KEEPING SCORE: The S&P 500 rose 10 points, or 0.4 percent, to 2,867 as of 2:49 p.m. Eastern Time. The Dow Jones Industrial Average gained 100 points, or 0.4 percent, to 25,859. The Nasdaq composite added 49 points, or 0.6 percent, to 7,870.
The Russell 2000 index of smaller-company stocks picked up 22 points, or 1.3 percent, to 1,720. The Russell 2000 was on track to close at a record high.
RECORD TERRITORY: Shortly before 1 p.m. Eastern Time, the S&P 500 briefly crossed above its latest closing high of 2,872 set on Jan. 26. The market took a steep plunge immediately after that, in early February, and has been mostly clawing higher since then, with some bumps along the way, thanks to a still-recovering economy and a boom in corporate profits.
Stocks have been buffeted by concerns about mounting trade tensions this spring and summer, particularly with China. Signs of potential progress have helped stocks rally in recent weeks. S&P Dow Jones Indices, which compiles the S&P 500, says that on Wednesday, the current bull market become the longest in history, beating the bull run of the 1990s.
“That we got to these levels in January was a big surprise, more so than we’re back there now,” said Bob Doll, chief equity strategist at Nuveen Asset Management. “We’ve had a mildly higher market after the correction on the back of these amazing earnings.”

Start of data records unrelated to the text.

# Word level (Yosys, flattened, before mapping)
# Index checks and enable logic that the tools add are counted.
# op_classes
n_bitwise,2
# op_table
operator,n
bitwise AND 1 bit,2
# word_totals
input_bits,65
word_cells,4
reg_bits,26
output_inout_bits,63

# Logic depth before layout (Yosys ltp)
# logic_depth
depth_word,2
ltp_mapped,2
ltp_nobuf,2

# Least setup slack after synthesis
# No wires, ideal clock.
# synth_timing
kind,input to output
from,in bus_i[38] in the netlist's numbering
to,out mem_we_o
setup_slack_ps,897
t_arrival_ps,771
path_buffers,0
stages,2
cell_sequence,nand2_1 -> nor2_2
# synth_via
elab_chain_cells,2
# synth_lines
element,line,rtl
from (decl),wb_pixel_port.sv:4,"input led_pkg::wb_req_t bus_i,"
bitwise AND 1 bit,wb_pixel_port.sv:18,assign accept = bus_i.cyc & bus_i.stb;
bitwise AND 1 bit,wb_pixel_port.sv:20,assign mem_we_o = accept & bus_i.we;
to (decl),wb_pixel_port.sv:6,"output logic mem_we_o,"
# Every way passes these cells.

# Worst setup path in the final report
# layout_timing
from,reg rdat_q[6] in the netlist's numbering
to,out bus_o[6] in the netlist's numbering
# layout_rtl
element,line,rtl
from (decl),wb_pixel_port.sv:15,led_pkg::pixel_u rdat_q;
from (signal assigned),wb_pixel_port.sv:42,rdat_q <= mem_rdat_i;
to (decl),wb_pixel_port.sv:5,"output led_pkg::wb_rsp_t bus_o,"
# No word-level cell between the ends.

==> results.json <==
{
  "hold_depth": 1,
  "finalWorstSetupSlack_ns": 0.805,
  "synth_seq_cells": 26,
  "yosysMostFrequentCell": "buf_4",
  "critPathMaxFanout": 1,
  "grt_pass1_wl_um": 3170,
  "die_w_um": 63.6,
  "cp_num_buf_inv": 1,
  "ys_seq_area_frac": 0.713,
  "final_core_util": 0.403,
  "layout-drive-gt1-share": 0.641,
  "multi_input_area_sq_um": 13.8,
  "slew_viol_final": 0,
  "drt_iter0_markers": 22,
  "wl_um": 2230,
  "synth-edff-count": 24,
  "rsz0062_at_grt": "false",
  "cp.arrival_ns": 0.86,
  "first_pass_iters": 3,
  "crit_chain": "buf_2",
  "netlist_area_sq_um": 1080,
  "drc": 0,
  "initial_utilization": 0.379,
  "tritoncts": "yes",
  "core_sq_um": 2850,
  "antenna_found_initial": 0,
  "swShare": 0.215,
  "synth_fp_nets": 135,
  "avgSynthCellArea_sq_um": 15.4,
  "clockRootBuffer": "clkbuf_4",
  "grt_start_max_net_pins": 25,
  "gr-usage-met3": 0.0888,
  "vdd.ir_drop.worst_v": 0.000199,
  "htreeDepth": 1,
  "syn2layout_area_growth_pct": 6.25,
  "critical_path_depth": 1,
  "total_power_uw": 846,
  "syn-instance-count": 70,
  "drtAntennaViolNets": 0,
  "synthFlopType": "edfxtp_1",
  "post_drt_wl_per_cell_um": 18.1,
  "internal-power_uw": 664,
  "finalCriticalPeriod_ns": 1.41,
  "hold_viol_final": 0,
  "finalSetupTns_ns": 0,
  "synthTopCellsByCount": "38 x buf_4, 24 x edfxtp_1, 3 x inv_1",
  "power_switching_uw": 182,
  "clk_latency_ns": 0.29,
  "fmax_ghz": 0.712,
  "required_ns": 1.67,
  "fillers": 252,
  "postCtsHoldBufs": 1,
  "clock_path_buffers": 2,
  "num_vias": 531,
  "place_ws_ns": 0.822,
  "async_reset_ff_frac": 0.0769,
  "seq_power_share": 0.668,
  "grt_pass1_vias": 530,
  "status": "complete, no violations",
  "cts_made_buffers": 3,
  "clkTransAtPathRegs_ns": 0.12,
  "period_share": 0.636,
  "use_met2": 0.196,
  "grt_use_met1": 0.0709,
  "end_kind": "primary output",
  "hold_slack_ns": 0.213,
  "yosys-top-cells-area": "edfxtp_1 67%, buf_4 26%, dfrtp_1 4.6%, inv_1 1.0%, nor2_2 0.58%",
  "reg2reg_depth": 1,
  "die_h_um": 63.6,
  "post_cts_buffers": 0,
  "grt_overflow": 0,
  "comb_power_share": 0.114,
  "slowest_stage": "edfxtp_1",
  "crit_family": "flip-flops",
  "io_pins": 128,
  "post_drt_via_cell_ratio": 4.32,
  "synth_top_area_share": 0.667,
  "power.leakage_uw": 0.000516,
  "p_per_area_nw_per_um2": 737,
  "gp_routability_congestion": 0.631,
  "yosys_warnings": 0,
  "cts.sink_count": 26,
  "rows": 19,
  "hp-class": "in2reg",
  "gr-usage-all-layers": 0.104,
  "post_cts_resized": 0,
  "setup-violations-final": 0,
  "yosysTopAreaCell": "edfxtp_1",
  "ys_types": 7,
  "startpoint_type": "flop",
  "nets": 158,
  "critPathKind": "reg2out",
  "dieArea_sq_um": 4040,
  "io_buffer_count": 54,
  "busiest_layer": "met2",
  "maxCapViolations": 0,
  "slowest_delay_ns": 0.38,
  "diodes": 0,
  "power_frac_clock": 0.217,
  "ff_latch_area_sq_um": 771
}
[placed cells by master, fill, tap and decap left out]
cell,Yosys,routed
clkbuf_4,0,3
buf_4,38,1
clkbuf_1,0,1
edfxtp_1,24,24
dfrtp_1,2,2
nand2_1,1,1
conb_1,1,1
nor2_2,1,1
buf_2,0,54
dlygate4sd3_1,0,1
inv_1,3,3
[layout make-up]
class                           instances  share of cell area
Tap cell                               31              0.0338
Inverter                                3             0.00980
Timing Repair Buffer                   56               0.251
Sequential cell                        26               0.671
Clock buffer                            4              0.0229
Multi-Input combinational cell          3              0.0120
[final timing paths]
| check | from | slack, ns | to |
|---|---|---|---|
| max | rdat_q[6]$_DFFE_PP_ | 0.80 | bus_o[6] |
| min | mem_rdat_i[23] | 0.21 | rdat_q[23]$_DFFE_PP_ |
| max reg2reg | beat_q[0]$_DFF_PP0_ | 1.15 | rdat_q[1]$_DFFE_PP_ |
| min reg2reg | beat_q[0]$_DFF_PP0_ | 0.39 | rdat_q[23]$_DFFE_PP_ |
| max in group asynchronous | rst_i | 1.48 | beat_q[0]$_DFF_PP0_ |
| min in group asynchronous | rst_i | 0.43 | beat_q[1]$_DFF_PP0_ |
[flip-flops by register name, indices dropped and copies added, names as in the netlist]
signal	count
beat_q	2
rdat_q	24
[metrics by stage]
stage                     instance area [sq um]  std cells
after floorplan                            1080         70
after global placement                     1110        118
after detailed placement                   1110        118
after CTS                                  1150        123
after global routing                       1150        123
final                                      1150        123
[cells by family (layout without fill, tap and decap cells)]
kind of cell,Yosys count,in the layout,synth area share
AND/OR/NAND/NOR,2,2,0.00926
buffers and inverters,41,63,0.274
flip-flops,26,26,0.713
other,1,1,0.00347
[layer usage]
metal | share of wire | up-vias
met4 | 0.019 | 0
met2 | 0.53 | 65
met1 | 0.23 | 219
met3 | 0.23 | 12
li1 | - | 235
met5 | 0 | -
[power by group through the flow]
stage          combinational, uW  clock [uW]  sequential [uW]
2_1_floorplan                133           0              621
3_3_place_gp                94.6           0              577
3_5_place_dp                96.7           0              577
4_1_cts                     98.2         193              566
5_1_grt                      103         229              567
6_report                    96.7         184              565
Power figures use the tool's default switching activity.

SOLID EARNINGS: Investors have had much to cheer about when it comes to company earnings this year, and the second-quarter reporting period has been no exception. Of the 93 percent of the companies in the S&P 500 that have reported quarterly results, 62 percent delivered earnings and revenue that beat analysts’ forecasts, according to S&P Global Market Intelligence.
The strong earnings have been a source of encouragement for investors at a time of uncertainty over the trade disputes between the U.S. some of its biggest trading partners.
“In the absence of any new bad news, the trend for the market continues to be higher, and money continues to slowly flow in,” said Craig Birk, chief investment officer at Personal Capital. “Earnings season was phenomenal and that removed one worry. When people are just looking at companies and just looking at economic fundamentals, they feel good about things.”
DOWNTURN COMING?: When it comes to the stock market, many analysts insist a correction is coming.
Those concerns were echoed by famed columnist George Will. In the piece, Will noted that “all (economic) expansions end.” An economic contraction “probably will begin with the annual budget deficit exceeding $1 trillion.”
As it happens, the president’s Office of Management and Budget — not that there really is a meaningful budget getting actual management — projects that the deficit for fiscal 2019, which begins in six weeks, will be $1.085 trillion. This is while the economy is, according to the economic historian in the Oval Office, “as good as it’s ever been, ever.”